傷跡
傷跡とは深い傷の跡や手術の跡などのことです。これを「瘢痕」といいます。
傷の深さや生じた場所により、治った時に「ひきつれ」を起こしたものを「瘢痕拘縮」といいます。
また、傷跡が盛り上がってなかなか平らにならない、赤みやかゆみなどの症状が長期に続くものを「肥厚性瘢痕」と呼びます。臨床的にはケロイドではありません。
通常、どんな傷でも、傷が治ってからもしばらくは硬く、赤みが続き、だんだん柔らかくなってきます。
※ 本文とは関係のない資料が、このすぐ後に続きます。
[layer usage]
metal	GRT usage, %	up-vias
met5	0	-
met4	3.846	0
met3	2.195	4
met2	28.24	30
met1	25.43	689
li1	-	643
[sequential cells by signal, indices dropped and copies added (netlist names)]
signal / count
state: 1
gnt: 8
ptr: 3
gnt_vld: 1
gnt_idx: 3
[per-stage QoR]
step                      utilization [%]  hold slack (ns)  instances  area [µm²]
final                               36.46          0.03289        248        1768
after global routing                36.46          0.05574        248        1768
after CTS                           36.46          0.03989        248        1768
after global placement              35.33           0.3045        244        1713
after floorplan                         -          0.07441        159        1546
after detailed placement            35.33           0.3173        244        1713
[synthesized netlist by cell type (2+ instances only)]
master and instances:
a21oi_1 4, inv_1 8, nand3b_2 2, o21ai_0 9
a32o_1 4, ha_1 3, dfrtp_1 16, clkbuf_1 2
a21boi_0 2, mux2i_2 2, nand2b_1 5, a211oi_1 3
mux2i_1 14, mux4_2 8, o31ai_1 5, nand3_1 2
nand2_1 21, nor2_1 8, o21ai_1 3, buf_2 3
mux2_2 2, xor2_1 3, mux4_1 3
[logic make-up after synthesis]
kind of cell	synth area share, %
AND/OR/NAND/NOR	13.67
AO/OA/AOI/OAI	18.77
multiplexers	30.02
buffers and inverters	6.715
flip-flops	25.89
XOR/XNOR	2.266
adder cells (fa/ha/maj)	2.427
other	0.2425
と同時に色も茶色く変化して、そのうち肌色、あるいは白くなって治まります(成熟瘢痕といいます)。この経過は擦り傷でも起こりますし、縫合創でも起こります。その程度・期間は、その時の受けた傷の深さや、場所、肌の色によっても異なり、傷が治ってから約1~2ヶ月ぐらいで最も硬く赤く目立つ状態になります。傷跡が肌色・白くなる迄には約半年から1年くらいかかります。
この目立つ・硬い状態を少しでも早く改善するための治療には、保存的治療を行います。療法としては、圧迫療法、トラニラスト内服、外用薬(薬付きのテープや軟膏)、ステロイド局注などがあります(保険適応)。どの方法を選ぶかはその時の各々の症状によって異なります。
手術的治療は、拘縮によって運動機能障害が生じた場合、瘢痕の幅が広がってしまって醜い場合などに行います(保険適応)。しかし、症状によっては手術療法をしない場合もあります。また、必ず保存的療法を併用します。
自分の傷跡はどうだろう?とお悩みの方は一度診察をお受け下さい。各々の状態にあわせて適切な治療法をお選びします。
尚、これらの方法は傷跡を消す方法ではありません。
あくまでも目立ちにくくする方法だとお考え下さい。